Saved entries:
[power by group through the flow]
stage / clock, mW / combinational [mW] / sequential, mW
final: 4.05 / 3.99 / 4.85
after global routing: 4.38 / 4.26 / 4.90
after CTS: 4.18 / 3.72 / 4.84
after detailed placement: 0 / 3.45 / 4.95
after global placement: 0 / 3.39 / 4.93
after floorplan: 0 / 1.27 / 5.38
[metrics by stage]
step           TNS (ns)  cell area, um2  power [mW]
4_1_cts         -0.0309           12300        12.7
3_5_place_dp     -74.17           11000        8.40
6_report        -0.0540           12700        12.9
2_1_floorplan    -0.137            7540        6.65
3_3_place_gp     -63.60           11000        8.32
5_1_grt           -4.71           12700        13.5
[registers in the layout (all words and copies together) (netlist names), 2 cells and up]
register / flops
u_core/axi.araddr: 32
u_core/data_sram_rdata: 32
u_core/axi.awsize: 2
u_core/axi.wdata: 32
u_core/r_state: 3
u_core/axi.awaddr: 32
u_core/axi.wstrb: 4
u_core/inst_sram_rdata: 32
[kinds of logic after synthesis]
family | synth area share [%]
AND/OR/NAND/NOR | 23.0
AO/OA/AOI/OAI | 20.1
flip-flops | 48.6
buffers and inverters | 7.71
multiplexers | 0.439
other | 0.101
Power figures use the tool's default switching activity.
--- src/rtl/sat_pkg.sv ---
// Types and constants shared by the SAT datapath blocks (trace_table, backtrack_unit).
// The trace entry layout must stay identical to the one trace_table stores.
package sat_pkg;

  localparam int SAT_VAR_IDX_MSB = 8;
  localparam int VAR_W           = SAT_VAR_IDX_MSB + 1;

  localparam logic TRACE_DECISION = 1'b0;
  localparam logic TRACE_FORCED   = 1'b1;

  typedef struct packed {
    logic             t_type;
    logic             val;
    logic [VAR_W-1:0] variable;
  } trace_entry_t;

  typedef enum logic [2:0] {
    ST_IDLE      = 3'd0,
    ST_POP_REQ   = 3'd1,
    ST_POP_WAIT  = 3'd2,
    ST_UNASSIGN  = 3'd3,
    ST_FLIP      = 3'd4,
    ST_PUSH_REQ  = 3'd5,
    ST_PUSH_WAIT = 3'd6,
    ST_FINISH    = 3'd7
  } bt_state_t;

endpackage
### config.mk
export PLATFORM = sky130hd
export DESIGN_NAME = dm_port_arbiter
export DESIGN_NICKNAME = d
export VERILOG_FILES = /design/src/rtl/dm_port_arbiter.sv
export SDC_FILE = /design/constraint.sdc
export NUM_CORES = 1
export LEC_CHECK = 0
export CAP_MARGIN = 5
export CORE_AREA = 2 2 83 85
export CTS_CLUSTER_DIAMETER = 60
export CTS_CLUSTER_SIZE = 8
export DETAILED_ROUTE_END_ITERATION = 10
export DIE_AREA = 0 0 85 87
export DONT_BUFFER_PORTS = 1
export HOLD_SLACK_MARGIN = 0.03
export SKIP_LAST_GASP = 1
export SLEW_MARGIN = 20
export SYNTH_ARGS = -nofsm -noshare
export SYNTH_HDL_FRONTEND = slang
export SYNTH_SLANG_ARGS = --single-unit
### constraint.sdc
create_clock -name clk -period 3.14 [get_ports clk]
set_clock_uncertainty 0.15 [all_clocks]
set_input_delay 0.471 -clock clk [delete_from_list [all_inputs] [get_ports clk]]
set_output_delay 0.471 -clock clk [all_outputs]
set_load 0.01 [all_outputs]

● **Assignment**
Repeat every entry exactly, please.

● **Result**
[power by group through the flow]
stage / clock, mW / combinational [mW] / sequential, mW
final: 4.05 / 3.99 / 4.85
after global routing: 4.38 / 4.26 / 4.90
after CTS: 4.18 / 3.72 / 4.84
after detailed placement: 0 / 3.45 / 4.95
after global placement: 0 / 3.39 / 4.93
after floorplan: 0 / 1.27 / 5.38
[metrics by stage]
step           TNS (ns)  cell area, um2  power [mW]
4_1_cts         -0.0309           12300        12.7
3_5_place_dp     -74.17           11000        8.40
6_report        -0.0540           12700        12.9
2_1_floorplan    -0.137            7540        6.65
3_3_place_gp     -63.60           11000        8.32
5_1_grt           -4.71           12700        13.5
[registers in the layout (all words and copies together) (netlist names), 2 cells and up]
register / flops
u_core/axi.araddr: 32
u_core/data_sram_rdata: 32
u_core/axi.awsize: 2
u_core/axi.wdata: 32
u_core/r_state: 3
u_core/axi.awaddr: 32
u_core/axi.wstrb: 4
u_core/inst_sram_rdata: 32
[kinds of logic after synthesis]
family | synth area share [%]
AND/OR/NAND/NOR | 23.0
AO/OA/AOI/OAI | 20.1
flip-flops | 48.6
buffers and inverters | 7.71
multiplexers | 0.439
other | 0.101
Power figures use the tool's default switching activity.
--- src/rtl/sat_pkg.sv ---
// Types and constants shared by the SAT datapath blocks (trace_table, backtrack_unit).
// The trace entry layout must stay identical to the one trace_table stores.
package sat_pkg;

  localparam int SAT_VAR_IDX_MSB = 8;
  localparam int VAR_W           = SAT_VAR_IDX_MSB + 1;

  localparam logic TRACE_DECISION = 1'b0;
  localparam logic TRACE_FORCED   = 1'b1;

  typedef struct packed {
    logic             t_type;
    logic             val;
    logic [VAR_W-1:0] variable;
  } trace_entry_t;

  typedef enum logic [2:0] {
    ST_IDLE      = 3'd0,
    ST_POP_REQ   = 3'd1,
    ST_POP_WAIT  = 3'd2,
    ST_UNASSIGN  = 3'd3,
    ST_FLIP      = 3'd4,
    ST_PUSH_REQ  = 3'd5,
    ST_PUSH_WAIT = 3'd6,
    ST_FINISH    = 3'd7
  } bt_state_t;

endpackage
### config.mk
export PLATFORM = sky130hd
export DESIGN_NAME = dm_port_arbiter
export DESIGN_NICKNAME = d
export VERILOG_FILES = /design/src/rtl/dm_port_arbiter.sv
export SDC_FILE = /design/constraint.sdc
export NUM_CORES = 1
export LEC_CHECK = 0
export CAP_MARGIN = 5
export CORE_AREA = 2 2 83 85
export CTS_CLUSTER_DIAMETER = 60
export CTS_CLUSTER_SIZE = 8
export DETAILED_ROUTE_END_ITERATION = 10
export DIE_AREA = 0 0 85 87
export DONT_BUFFER_PORTS = 1
export HOLD_SLACK_MARGIN = 0.03
export SKIP_LAST_GASP = 1
export SLEW_MARGIN = 20
export SYNTH_ARGS = -nofsm -noshare
export SYNTH_HDL_FRONTEND = slang
export SYNTH_SLANG_ARGS = --single-unit
### constraint.sdc
create_clock -name clk -period 3.14 [get_ports clk]
set_clock_uncertainty 0.15 [all_clocks]
set_input_delay 0.471 -clock clk [delete_from_list [all_inputs] [get_ports clk]]
set_output_delay 0.471 -clock clk [all_outputs]
set_load 0.01 [all_outputs]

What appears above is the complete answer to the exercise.